Gritty "Robin Hood" entertaining but humorless



Robin Hood (2010) 
140 min., rated PG-13.
Grade: B -

The last time we saw Robin Hood and his league of merrie men was in Mel Brook's spoof when they were in tight green tunics, so it left room for the old tale to be retold. Ridley Scott's decidedly more-realistic take on Erroll Flynn's oft-told Sherwood Forest knight is more of a “Robin Pre-Hood: The Younger Years,” like an origin primer for the hero's just-beginning adventures. Now, you won't see this Robin Hood stealing from the rich and giving to the poor, but let's say what this one is rather than what it isn't. 

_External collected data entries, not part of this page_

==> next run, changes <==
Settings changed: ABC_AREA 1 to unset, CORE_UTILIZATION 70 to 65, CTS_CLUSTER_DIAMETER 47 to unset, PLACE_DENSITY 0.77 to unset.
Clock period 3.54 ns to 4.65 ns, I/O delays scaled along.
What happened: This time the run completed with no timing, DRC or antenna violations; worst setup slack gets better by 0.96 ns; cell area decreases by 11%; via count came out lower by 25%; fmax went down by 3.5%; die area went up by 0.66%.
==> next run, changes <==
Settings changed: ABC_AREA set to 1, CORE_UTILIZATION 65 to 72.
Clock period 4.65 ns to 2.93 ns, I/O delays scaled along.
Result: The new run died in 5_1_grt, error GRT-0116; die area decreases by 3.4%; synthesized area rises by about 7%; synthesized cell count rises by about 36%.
===== design/flow/constraint.sdc =====
create_clock -name core_clock -period 6.81 [get_ports {clk}]
set_input_delay 1.3620 -clock core_clock [delete_from_list [all_inputs] [get_ports {clk}]]
set_output_delay 1.3620 -clock core_clock [all_outputs]
set_load 0.01 [all_outputs]

===== design/flow/run.sh =====
#!/bin/bash
# the make line also repeats each setting of config.mk as NAME=value (left out here)
make -C /OpenROAD-flow-scripts/flow DESIGN_CONFIG=/design/flow/config.mk WORK_HOME=/design/flow/orfs CLKGATE_MAP_FILE= finish

===== design/flow/config.mk =====
export PLATFORM = sky130hd
export DESIGN_NAME = ConvEngine
export DESIGN_NICKNAME = ConvEngine
export VERILOG_FILES = /design/flow/design.v
export SDC_FILE = /design/flow/constraint.sdc
export NUM_CORES = 4
export LEC_CHECK = 0
export ABC_AREA = 1
export CAP_MARGIN = 20
export CELL_PAD_IN_SITES_DETAIL_PLACEMENT = 0
export CORE_ASPECT_RATIO = 0.71
export CORE_MARGIN = 2
export CORE_UTILIZATION = 72
export CTS_CLUSTER_DIAMETER = 231
export CTS_CLUSTER_SIZE = 56
export GPL_ROUTABILITY_DRIVEN = 0
export GPL_TIMING_DRIVEN = 1
export MAX_ROUTING_LAYER = met4
export PLACE_DENSITY_LB_ADDON = 0.08
export SETUP_SLACK_MARGIN = 2.02
export SLEW_MARGIN = 20

===== design/flow/design.v =====
module MUX(input [31:0] DMAport, output reg [24:0] out0, out1, out2, out3, out4, out5);
	always @ (*) begin
		out0 = 25'b0;
		out1 = 25'b0;
		out2 = 25'b0;
		out3 = 25'b0;
		out4 = 25'b0;
		out5 = 25'b0;
		case(DMAport[2:0])
			3'b000: out0 = DMAport[31:7];
			3'b001: out1 = DMAport[31:7];
			3'b010: out2 = DMAport[31:7];
			3'b011: out3 = DMAport[31:7];
			3'b100: out4 = DMAport[31:7];
			3'b101: out5 = DMAport[31:7];
			default:;
		endcase
	end
endmodule
module Register(input clk, input rst, input enable, input [23:0] datain, output reg [23:0] dataout);
	always @ (posedge clk or posedge rst) begin
		if (rst)
			dataout <= 24'b0;
		else if(enable)
			dataout <= datain;
	end
endmodule
module Wallace_BaughWooley (
    input  signed [7:0] a,
    input  signed [7:0] b,
    output signed [15:0] prod
);
    assign prod = a * b;
endmodule
module ConvEngine (
    input         clk,
    input         rst,
    input  [31:0] DMAport,        
    input         acc_enable,     
    input         acc_clear,      
    output [31:0] result          
);
    wire [24:0] mux_out0, mux_out1, mux_out2, mux_out3, mux_out4, mux_out5;
    MUX demux (
        .DMAport(DMAport),
        .out0(mux_out0),
        .out1(mux_out1),
        .out2(mux_out2),
        .out3(mux_out3),
        .out4(mux_out4),
        .out5(mux_out5)
    );
    wire [23:0] reg_data [5:0];
    Register reg0 (
        .clk(clk),
        .rst(rst),
        .enable(mux_out0[0]),
        .datain(mux_out0[24:1]),
        .dataout(reg_data[0])
    );
    Register reg1 (
        .clk(clk),
        .rst(rst),
        .enable(mux_out1[0]),
        .datain(mux_out1[24:1]),
        .dataout(reg_data[1])
    );
    Register reg2 (
        .clk(clk),
        .rst(rst),
        .enable(mux_out2[0]),
        .datain(mux_out2[24:1]),
        .dataout(reg_data[2])
    );
    Register reg3 (
        .clk(clk),
        .rst(rst),
        .enable(mux_out3[0]),
        .datain(mux_out3[24:1]),
        .dataout(reg_data[3])
    );
    Register reg4 (
        .clk(clk),
        .rst(rst),
        .enable(mux_out4[0]),
        .datain(mux_out4[24:1]),
        .dataout(reg_data[4])
    );
    Register reg5 (
        .clk(clk),
        .rst(rst),
        .enable(mux_out5[0]),
        .datain(mux_out5[24:1]),
        .dataout(reg_data[5])
    );
    wire signed [7:0] pixel [8:0];
    wire signed [7:0] kernel [8:0];
    assign pixel[0] = reg_data[0][23:16];
    assign pixel[1] = reg_data[0][15:8];
    assign pixel[2] = reg_data[0][7:0];
    assign pixel[3] = reg_data[1][23:16];
    assign pixel[4] = reg_data[1][15:8];
    assign pixel[5] = reg_data[1][7:0];
    assign pixel[6] = reg_data[2][23:16];
    assign pixel[7] = reg_data[2][15:8];
    assign pixel[8] = reg_data[2][7:0];
    assign kernel[0] = reg_data[3][23:16];
    assign kernel[1] = reg_data[3][15:8];
    assign kernel[2] = reg_data[3][7:0];
    assign kernel[3] = reg_data[4][23:16];
    assign kernel[4] = reg_data[4][15:8];
    assign kernel[5] = reg_data[4][7:0];
    assign kernel[6] = reg_data[5][23:16];
    assign kernel[7] = reg_data[5][15:8];
    assign kernel[8] = reg_data[5][7:0];
    wire signed [15:0] prod [8:0];
    Wallace_BaughWooley mult0 (.a(pixel[0]), .b(kernel[0]), .prod(prod[0]));
    Wallace_BaughWooley mult1 (.a(pixel[1]), .b(kernel[1]), .prod(prod[1]));
    Wallace_BaughWooley mult2 (.a(pixel[2]), .b(kernel[2]), .prod(prod[2]));
    Wallace_BaughWooley mult3 (.a(pixel[3]), .b(kernel[3]), .prod(prod[3]));
    Wallace_BaughWooley mult4 (.a(pixel[4]), .b(kernel[4]), .prod(prod[4]));
    Wallace_BaughWooley mult5 (.a(pixel[5]), .b(kernel[5]), .prod(prod[5]));
    Wallace_BaughWooley mult6 (.a(pixel[6]), .b(kernel[6]), .prod(prod[6]));
    Wallace_BaughWooley mult7 (.a(pixel[7]), .b(kernel[7]), .prod(prod[7]));
    Wallace_BaughWooley mult8 (.a(pixel[8]), .b(kernel[8]), .prod(prod[8]));
    wire signed [31:0] prod_ext [8:0];
    assign prod_ext[0] = {{16{prod[0][15]}}, prod[0]};
    assign prod_ext[1] = {{16{prod[1][15]}}, prod[1]};
    assign prod_ext[2] = {{16{prod[2][15]}}, prod[2]};
    assign prod_ext[3] = {{16{prod[3][15]}}, prod[3]};
    assign prod_ext[4] = {{16{prod[4][15]}}, prod[4]};
    assign prod_ext[5] = {{16{prod[5][15]}}, prod[5]};
    assign prod_ext[6] = {{16{prod[6][15]}}, prod[6]};
    assign prod_ext[7] = {{16{prod[7][15]}}, prod[7]};
    assign prod_ext[8] = {{16{prod[8][15]}}, prod[8]};
    wire signed [31:0] sum_products;
    assign sum_products = prod_ext[0] + prod_ext[1] + prod_ext[2] +
                          prod_ext[3] + prod_ext[4] + prod_ext[5] +
                          prod_ext[6] + prod_ext[7] + prod_ext[8];
    reg signed [31:0] accumulator;
    always @(posedge clk or posedge rst) begin
        if (rst) begin
            accumulator <= 32'b0;
        end else if (acc_clear) begin
            accumulator <= 32'b0;
        end else if (acc_enable) begin
            accumulator <= accumulator + sum_products;
        end
    end
    assign result = accumulator;
endmodule

==> out/qor.yml, run 1 <==
routed_wl_um: 109000
clock_latency_ps: 490
via_count: 28600
clkSlewWorstSetupHoldPaths_ps: 80
slew_headroom_pct: 45.6
ctsRootBufferMaster: "clkbuf_16"
syn_area_per_cell_um2: 8.84
timing.fmax_ghz: 0.123
min_path_cells: 2
r2r_cells: 30
outcome: "complete, but fails checks"
crit_path_start: "reg0.dataout[23]"
die_area_um2: 52700
top_cells_by_area: "fa_1 (50%), inv_1 (15%), dfrtp_1 (12%)"
so_faults: "negative setup slack"
r2r_end: "accumulator[22]"
synth_top_cell_by_area: "fa_1"
top_logic_kind: "adder cells"
path_delay_family: "adder cells"
common_cells: "inv_1 (1422), fa_1 (908), nand2_1 (809)"
grt_overflow: 0
warnings: 40
post-route-period-util_pct: 119
place_area_um2: 41100
finClkSkew_ps: 18.2
yosysWarnings: 3
netlist-cell-type-count: 40
synthMostInstantiatedCell: "inv_1"
comb_area_um2: 27600
place_hpwl_um: 87400
port_buffers: 63
first_global_vias: 30400
max_stage_delay_ps: 580
clockBufferDepth: 2
final_nets: 5662
ys_sh_aoi_pct: 3.63
ys_seq_share_pct: 12.0
ant_nets: 0
grt_use_total_pct: 44.6
critical_path_arrival_ps: 8540
routed_via_density: 5.51
ys_sh_mux_pct: 0
drv_cap: 0
fillCellCount: 2613
dp.cells: 5089
layout_setup_ws_ps: -1310
xor_area_share_pct: 0.167
ctsHoldBuffers: 0
numCtsBuffers: 17
fin_cells: 5194
ff_type: "dfrtp_1"
die_x_um: 272
drc_errors: 0
async_flop_share_pct: 100
cp_max_fo: 5
fin_area_um2: 43300
grt_max_degree: 125
fp_nets: 5302
worstMarginPinSlew_ps: 816
yosys.area_share.simple_pct: 10.9
setup_viol: 27
antenna_found_initial: 2
startpoint_type: "register"
grt_setup_unrepaired: "yes"
edf_count: 0
grt_pass1_wl_um: 170000
postSynthCellCount: 4143
placementRows: 69
yosys.area_share.adder_pct: 57.0
worstReg2RegStart: "reg0.dataout[23]"
min_to: "accumulator[12]"
top_cell_area_share_pct: 49.6
worstSetupEndpointType: "register"
synth-area-yosys_um2: 36600
path_common_cell: "fa_1"
die_height_um: 194
hold_viol: 0
endpoint: "accumulator[22]"
min_path_type: "register to register"
coreArea_um2: 50200
drt_iter0_markers: 3355
crit_required_ps: 7230
drtPass1Iterations: 8
seqCellArea_um2: 4470
syn-cell-area_um2: 36600
worst-path-buf-inv: 11
tritoncts: "yes"
fp_util_pct: 73.0
htreeDepth: 4
area_delta_synth_final_pct: 18.1
synth-seq-cells: 176
pin_count: 68
cts_sinks: 176
crit_cells: 30
ys_cells: 4143
worstSetupPathType: "register to register"
slew_viol_final: 0
hold_start: "accumulator[12]"
crit_path_top_delay_cell: "fa_1"
hold_slack_ps: 546
fin_crit_ps: 8120
post_drt_wl_per_cell_um: 21.0
reg2reg_slack_ps: -1310
==> through the flow <==
step                      utilization [%]  setup WS (ps)  TNS, ps
final                                86.3          -1310   -25260
after global placement               81.9          -1100   -22360
after floorplan                         -           -545    -8500
after global routing                 86.2          -1410   -29730
after CTS                            84.9          -1030   -20980
after detailed placement             81.9          -1300   -26010
==> layer usage <==
metal  part of all wire [%]  vias up  GRT usage, %  wire length [um]
met4                    4.0        0          13.7              4320
met1                     38    14200          63.1             41500
met5                      0        -             -                 0
met2                     43     1931          60.6             46800
li1                       -    12200             -                 -
met3                     15      319          16.7             16500
==> final cells by class <==
class	count	share of cell area (%)
diodes	5	0.0289
well taps	674	1.95
multi-input cells	2373	63.8
clock buffers	23	1.15
inverters	1424	12.4
repair buffers	511	10.0
clock inverters	8	0.240
flip-flops and latches	176	10.3
==> timing repair <==
item                                    4_1_cts  5_1_grt
cloned                                        0        0
pin swaps                                   122      113
setup buffers                                37       32
resized                                     235      142
endpoints found under the setup margin       30       30
==> run 2, diff against run 1 <==
CAP_MARGIN = 0   (was 20)
CELL_PAD_IN_SITES_DETAIL_PLACEMENT = unset   (was 0)
CORE_ASPECT_RATIO = unset   (was 0.71)
CTS_CLUSTER_DIAMETER = 365   (was 231)
CTS_CLUSTER_SIZE = 10   (was 56)
GPL_ROUTABILITY_DRIVEN = unset   (was 0)
GPL_TIMING_DRIVEN = unset   (was 1)
MAX_ROUTING_LAYER = unset   (was met4)
PLACE_DENSITY_LB_ADDON = unset   (was 0.08)
SETUP_SLACK_MARGIN = unset   (was 2.02)
TNS_END_PERCENT = 10   (was unset)
clock period = 5.51 ns   (was 6.81 ns; I/O delays follow)
==> out/qor.yml, run 2 <==
outcome: "complete, but fails checks"
so_faults: "negative setup slack"
yosys.area_share.simple_pct: 10.9
dp.cells: 5117
netlist-cell-type-count: 40
cts_sinks: 176
ys_sh_aoi_pct: 3.63
common_cells: "inv_1 (1422), fa_1 (908), nand2_1 (809)"
async_flop_share_pct: 100
grt_use_met2_pct: 63.3
fin_cells: 5166
edf_count: 0
routed_wl_um: 102000
drt_iter0_markers: 2762
fin_tns_setup_ps: -60000
synth-seq-cells: 176
setup_viol: 29
max_stage_delay_ps: 590
top_cell_area_share_pct: 49.6
endpoint: "accumulator[22]"
grt_use_met3_pct: 11.4
worstSetupEndpointType: "register"
fin_crit_ps: 7910
final_nets: 5638
post_drt_wl_per_cell_um: 19.8
min_path_type: "register to register"
fp_util_pct: 73.0
drc_errors: 0
die_height_um: 230
grt_use_total_pct: 42.1
syn_area_per_cell_um2: 8.84
synth-area-yosys_um2: 36600
ys_seq_share_pct: 12.0
via_count: 27400
critical_path_arrival_ps: 8300
port_buffers: 63
placementRows: 82
gp_congestion: 0.929
hold_viol: 0
grt_setup_unrepaired: "yes"
grt_overflow: 0
min_path_cells: 1
post-route-period-util_pct: 144
hold_slack_ps: 559
tritoncts: "yes"
grt.busiest_layer: "met2"
warnings: 42
comb_area_um2: 27000
yosysWarnings: 3
slew_viol_final: 0
ff_type: "dfrtp_1"
dp_slack_ps: -2490
routed_via_density: 5.31
crit_path_top_delay_cell: "fa_2"
postSynthCellCount: 4143
min_to: "accumulator[0]"
ys_cells: 4143
cp_max_fo: 8
place_hpwl_um: 87400
pin_count: 68
synthMostInstantiatedCell: "inv_1"
top_cells_by_area: "fa_1 (50%), inv_1 (15%), dfrtp_1 (12%)"
fp_nets: 5302
slew_headroom_pct: 36.0
fillCellCount: 3044
startpoint_type: "register"
ctsRootBufferMaster: "clkbuf_16"
worstSetupPathType: "register to register"
worstReg2RegStart: "reg1.dataout[23]"
xor_area_share_pct: 0.167
syn-cell-area_um2: 36600
timing.fmax_ghz: 0.126
crit_required_ps: 5900
first_global_vias: 29900
r2r_end: "accumulator[22]"
ys_sh_mux_pct: 0
clock_latency_ps: 510
crit_cells: 26
ant_nets: 0
seqCellArea_um2: 4450
grt_pass1_wl_um: 164000
clockBufferDepth: 2
grt_max_degree: 104
top_logic_kind: "adder cells"
coreArea_um2: 50200
r2r_cells: 26
synth_top_cell_by_area: "fa_1"
area_delta_synth_final_pct: 15.6
die_x_um: 230
worst-path-buf-inv: 6
gr-usage-met1_pct: 57.2
numCtsBuffers: 17
antenna_found_initial: 2
clkSlewWorstSetupHoldPaths_ps: 80
htreeDepth: 4
layout_setup_ws_ps: -2400
finClkSkew_ps: 12.8
worstMarginPinSlew_ps: 957
reg2reg_slack_ps: -2400
crit_path_start: "reg1.dataout[23]"
drv_cap: 0
yosys.area_share.adder_pct: 57.0
ctsHoldBuffers: 0
place_area_um2: 41300
die_area_um2: 52700
hold_start: "accumulator[0]"
drtPass1Iterations: 6
fin_area_um2: 42300
path_delay_family: "adder cells"
run 2: stage by stage:
stage	utilization, %
2_1_floorplan	-
3_3_place_gp	82.3
3_5_place_dp	82.3
4_1_cts	84.0
5_1_grt	84.4
6_report	84.4
run 2: final cells by class:
type | instances | area share [%]
Multi-Input combinational cell | 2373 | 63.8
Inverter | 1424 | 12.7
Sequential cell | 176 | 10.5
Timing Repair Buffer | 487 | 9.52
Tap cell | 672 | 1.99
Clock buffer | 20 | 1.08
Clock inverter | 12 | 0.405
Antenna cell | 2 | 0.0118
run 2: what timing repair did:
| action | in CTS | in global routing |
|---|---|---|
| endpoints found under the setup margin | 29 | 30 |
| cloned | 0 | 0 |
| resized | 57 | 56 |
| pin swaps | 17 | 22 |
| setup buffers | 10 | 5 |
run 2: metal layers:
| metal | share of wire (%) | wire length [um] |
|---|---|---|
| met1 | 38 | 38400 |
| met4 | 5.9 | 6070 |
| met2 | 46 | 46600 |
| met3 | 11 | 11000 |
| met5 | 0.075 | 77 |
==> run 3, diff against run 2 <==
CAP_MARGIN = 20   (was 0)
CELL_PAD_IN_SITES_DETAIL_PLACEMENT = 0   (was unset)
CORE_UTILIZATION = 70   (was 72)
CTS_CLUSTER_DIAMETER = 231   (was 365)
CTS_CLUSTER_SIZE = 56   (was 10)
GPL_ROUTABILITY_DRIVEN = 0   (was unset)
GPL_TIMING_DRIVEN = 1   (was unset)
MAX_ROUTING_LAYER = met4   (was unset)
PLACE_DENSITY_LB_ADDON = 0.12   (was unset)
SETUP_SLACK_MARGIN = 0.18   (was unset)
SLEW_MARGIN = 40   (was 20)
TNS_END_PERCENT = unset   (was 10)
clock period = 7.05 ns   (was 5.51 ns; I/O delays follow)
==> out/qor.yml, run 3 <==
die_area_um2: 54200
reg2reg_slack_ps: -990
xor_area_share_pct: 0.167
max_stage_delay_ps: 760
fp_util_pct: 71.1
drv_cap: 0
final_nets: 5657
synth-seq-cells: 176
r2r_cells: 31
syn-cell-area_um2: 36600
ys_sh_aoi_pct: 3.63
r2r_end: "accumulator[24]"
routed_wl_um: 109000
hold_start: "accumulator[2]"
ctsRootBufferMaster: "clkbuf_16"
top_cell_area_share_pct: 49.6
ant_nets: 0
slew_headroom_pct: 54.2
timing.fmax_ghz: 0.124
worstMarginPinSlew_ps: 686
tritoncts: "yes"
ys_cells: 4143
top_logic_kind: "adder cells"
die_x_um: 233
grt_use_total_pct: 42.7
die_height_um: 233
met3_length_um: 12700
grt_overflow: 0
endpoint: "accumulator[24]"
dr.max_layer_used: "met4"
warnings: 37
place_area_um2: 41000
grt_pass1_wl_um: 165000
path_delay_family: "adder cells"
min_path_cells: 1
worstSetupPathType: "register to register"
m1WireLength_um: 36900
async_flop_share_pct: 100
synthMostInstantiatedCell: "inv_1"
via_count: 28700
routed_via_density: 5.52
startpoint_type: "register"
edf_count: 0
ys_seq_share_pct: 12.0
so_faults: "negative setup slack"
placementRows: 83
post_drt_wl_per_cell_um: 20.9
setup_viol: 27
layout_setup_ws_ps: -992
cp_max_fo: 4
ys_sh_mux_pct: 0
cts_sinks: 176
fp_nets: 5302
antenna_found_initial: 1
yosys.area_share.simple_pct: 10.9
min_to: "accumulator[2]"
numCtsBuffers: 17
clkSlewWorstSetupHoldPaths_ps: 80
crit_cells: 31
top_cells_by_area: "fa_1 (50%), inv_1 (15%), dfrtp_1 (12%)"
fin_crit_ps: 8040
worstReg2RegStart: "reg0.dataout[23]"
area_delta_synth_final_pct: 18.0
yosysWarnings: 3
min_path_type: "register to register"
crit_required_ps: 7460
fin_area_um2: 43300
synth-area-yosys_um2: 36600
port_buffers: 63
postSynthCellCount: 4143
finClkSkew_ps: 16.3
critical_path_arrival_ps: 8450
clockBufferDepth: 2
routed-wl-met2_um: 50700
worst-path-buf-inv: 11
slew_viol_final: 0
first_global_vias: 30500
synth_top_cell_by_area: "fa_1"
crit_path_top_delay_cell: "fa_2"
post-route-period-util_pct: 114
common_cells: "inv_1 (1422), fa_1 (908), nand2_1 (809)"
drt_iter0_markers: 2959
yosys.area_share.adder_pct: 57.0
coreArea_um2: 51500
syn_area_per_cell_um2: 8.84
pin_count: 68
outcome: "complete, but fails checks"
clock_latency_ps: 530
ff_type: "dfrtp_1"
grt_max_degree: 96
worstSetupEndpointType: "register"
ctsHoldBuffers: 0
grt_setup_unrepaired: "yes"
htreeDepth: 4
drc_errors: 0
crit_path_start: "reg0.dataout[23]"
drtPass1Iterations: 6
hold_viol: 0
netlist-cell-type-count: 40
place_hpwl_um: 84400
## run 3: timing repair
action | in CTS | in global routing
gates resized | 190 | 192
endpoints found under the setup margin | 27 | 28
gates cloned | 1 | 0
setup buffers | 44 | 28
pin swaps | 92 | 136
## run 3: cell type report
cell class	instances	area [um^2]
inverter	1424	5380
tap	680	851
fill	2847	8260
antenna	2	5.00
clock buffer	17	425
sequential	176	4440
clock inverter	15	156
timing repair buffer	506	4370
multi-input combinational	2373	27600
## run 3: layer usage
metal	track usage, %	up-vias
met5	-	-
met4	22.6	0
met3	11.1	483
met2	64.5	1818
met1	53.5	14200
li1	-	12200
## run 3: per-stage QoR
stage | setup slack, ps | setup TNS, ps | instances | util (%) | hold slack [ps]
final | -992 | -19790 | 5193 | 84.0 | 566
after global placement | -856 | -16230 | 5085 | 79.5 | 517
after CTS | -785 | -14850 | 5163 | 82.5 | 571
after detailed placement | -873 | -18210 | 5086 | 79.6 | 545
after global routing | -1190 | -24270 | 5193 | 84.0 | 592
after floorplan | -305 | -3900 | 4143 | - | 481
==> run 4, diff against run 3 <==
ABC_AREA = unset   (was 1)
CELL_PAD_IN_SITES_DETAIL_PLACEMENT = unset   (was 0)
CORE_UTILIZATION = 37   (was 70)
CTS_CLUSTER_DIAMETER = 271   (was 231)
CTS_CLUSTER_SIZE = 97   (was 56)
GPL_ROUTABILITY_DRIVEN = 1   (was 0)
MAX_ROUTING_LAYER = unset   (was met4)
MIN_ROUTING_LAYER = met1   (was unset)
PLACE_DENSITY_LB_ADDON = 0.07   (was 0.12)
SETUP_SLACK_MARGIN = -0.1   (was 0.18)
SLEW_MARGIN = 20   (was 40)
clock period = 5.5 ns   (was 7.05 ns; I/O delays follow)
==> out/qor.yml, run 4 <==
outcome: "complete, but fails checks"
fillCellCount: 9226
ys_seq_share_pct: 12.3
dp_slack_ps: -3270
fp_nets: 4522
grt_pass1_wl_um: 165000
so_faults: "negative setup slack"
worstSetupPathType: "register to register"
grt_max_degree: 96
synth-area-yosys_um2: 35700
ff_type: "dfrtp_1"
path_common_cell: "fa_1"
placementRows: 114
finClkSkew_ps: 20.7
crit_path_start: "reg0.dataout[23]"
synthMostInstantiatedCell: "inv_1"
yosys.area_share.simple_pct: 9.95
min_to: "reg4.dataout[20]"
top_logic_kind: "adder cells"
cp_max_fo: 4
final_nets: 4982
post-route-period-util_pct: 155
drv_cap: 0
die_area_um2: 99100
ctsRootBufferMaster: "clkbuf_16"
synth_top_cell_by_area: "fa_1"
fin_cells: 5112
routed_via_density: 4.54
slew_viol_final: 0
crit_required_ps: 5940
port_buffers: 63
synth-seq-cells: 176
first_global_vias: 26900
routed_wl_um: 103000
area_delta_synth_final_pct: 20.3
timing.fmax_ghz: 0.117
via_count: 23200
coreArea_um2: 96300
clkSlewWorstSetupHoldPaths_ps: 80
htreeDepth: 4
common_cells: "inv_1 (1044), fa_1 (908), and2_1 (307)"
fp_util_pct: 37.1
path_delay_family: "adder cells"
crit_path_top_delay_cell: "fa_2"
hold_slack_ps: 603
tritoncts: "yes"
critical_path_arrival_ps: 8960
syn-cell-area_um2: 35700
ys_sh_mux_pct: 5.04
gp_congestion: 0.862
yosys.area_share.adder_pct: 58.4
top_cell_area_share_pct: 50.9
edf_count: 0
post_drt_wl_per_cell_um: 20.2
grt_setup_unrepaired: "yes"
xor_area_share_pct: 0.858
dp.cells: 5024
slew_headroom_pct: 35.4
drtPass1Iterations: 5
die_x_um: 315
warnings: 37
ctsHoldBuffers: 0
grt_overflow: 0
syn_area_per_cell_um2: 10.6
hold_viol: 0
startpoint_type: "register"
postSynthCellCount: 3363
async_flop_share_pct: 100
ys_sh_aoi_pct: 1.89
place_hpwl_um: 91300
drt_iter0_markers: 1005
fin_crit_ps: 8520
layout_setup_ws_ps: -3020
ys_cells: 3363
clock_latency_ps: 520
reg2reg_slack_ps: -3020
netlist-cell-type-count: 57
grt_use_total_pct: 22.7
endpoint: "accumulator[31]"
top_cells_by_area: "fa_1 (51%), dfrtp_1 (12%), inv_1 (11%)"
numCtsBuffers: 17
r2r_cells: 28
worstSetupEndpointType: "register"
fin_util_pct: 44.7
min_path_cells: 1
die_height_um: 315
ant_nets: 0
setup_viol: 29
max_stage_delay_ps: 580
r2r_end: "accumulator[31]"
antenna_found_initial: 1
clockBufferDepth: 2
worst-path-buf-inv: 8
worstMarginPinSlew_ps: 969
drc_errors: 0
worstReg2RegStart: "reg0.dataout[23]"
crit_cells: 28
yosysWarnings: 3
cts_sinks: 176
pin_count: 68
min_path_type: "register to register"
hold_start: "reg4.dataout[20]"
run 4: per-layer routing:
layer	global-route usage (%)	up-vias	wire length, um
met2	37.9	353	51500
met3	3.10	76	3760
met4	5.58	2	2390
met1	31.2	12200	45800
met5	0	-	13
li1	-	10500	-
run 4: what timing repair did:
item                       in CTS  in global routing
setup endpoints to repair      29                 30
setup buffers                  38                 25
pin swaps                     105                107
resized                       133                119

The Hood is now named Robin Longstride, played with glower by Scott's Gladiator muse Russell Crowe, who has a lot on his plate, including memories of witnessing his father's murder. The time is at the turn of the 12th century in England. After King Richard and Sir Robin Loxley are both slain after returning to England from the Crusades, Longstride must deliver the Lion Heart's crown to his mother and younger royal brother. Richard's brother, John (Oscar Isaac), becomes the king by default, with an English enemy in their midst: Philip of France (Mark Strong) and his soldiers. Our bow-and-arrow hero must also be the messenger of bad news in Nottingham to Loxley's blind father, Walter (a touching Max von Sydow), and his now-widowed wife, Marion (Cate Blanchett). By turn, Robin Longstride gets Loxley's sword and becomes the return son and Marion's husband. 

Though not the most memorable version (can't forget the 1991-Kevin Costner "Robin Hood: Prince of Thieves"), Scott does a solidly entertaining job with this “re-imagined” Robin Hood, moving well and having a grand scope. It is too humorless and dour, despite some low-key comic relief from Robin's men (Little John, etc.) and Friar Tuck and banter between he and Marion. Crowe is ever stolid but well-cast as this heroic nobleman and Blanchett is a feistier Marion; no damsel-in-distress here. But her and Crowe share little heat in their romance. Strong has become typecast as the Snidley Whiplash of Bad Guys in the last months ("Sherlock Holmes," "Kick-Ass," and now this), and he's just as creepy here. 

The storyelling is choppy at first with a lot of meanwhile but takes shape as it goes, and the battle sequences are rousing in slick, sliced-and-diced Ridley Scott fashion and rendered pretty coherently, even by Scott standards. Even if it's less romantic or merry than the Robin Hoods of yesteryear, this rough, tough, and gritty "Robin Hood" is more suited for our times of brooding heroes with daddy issues.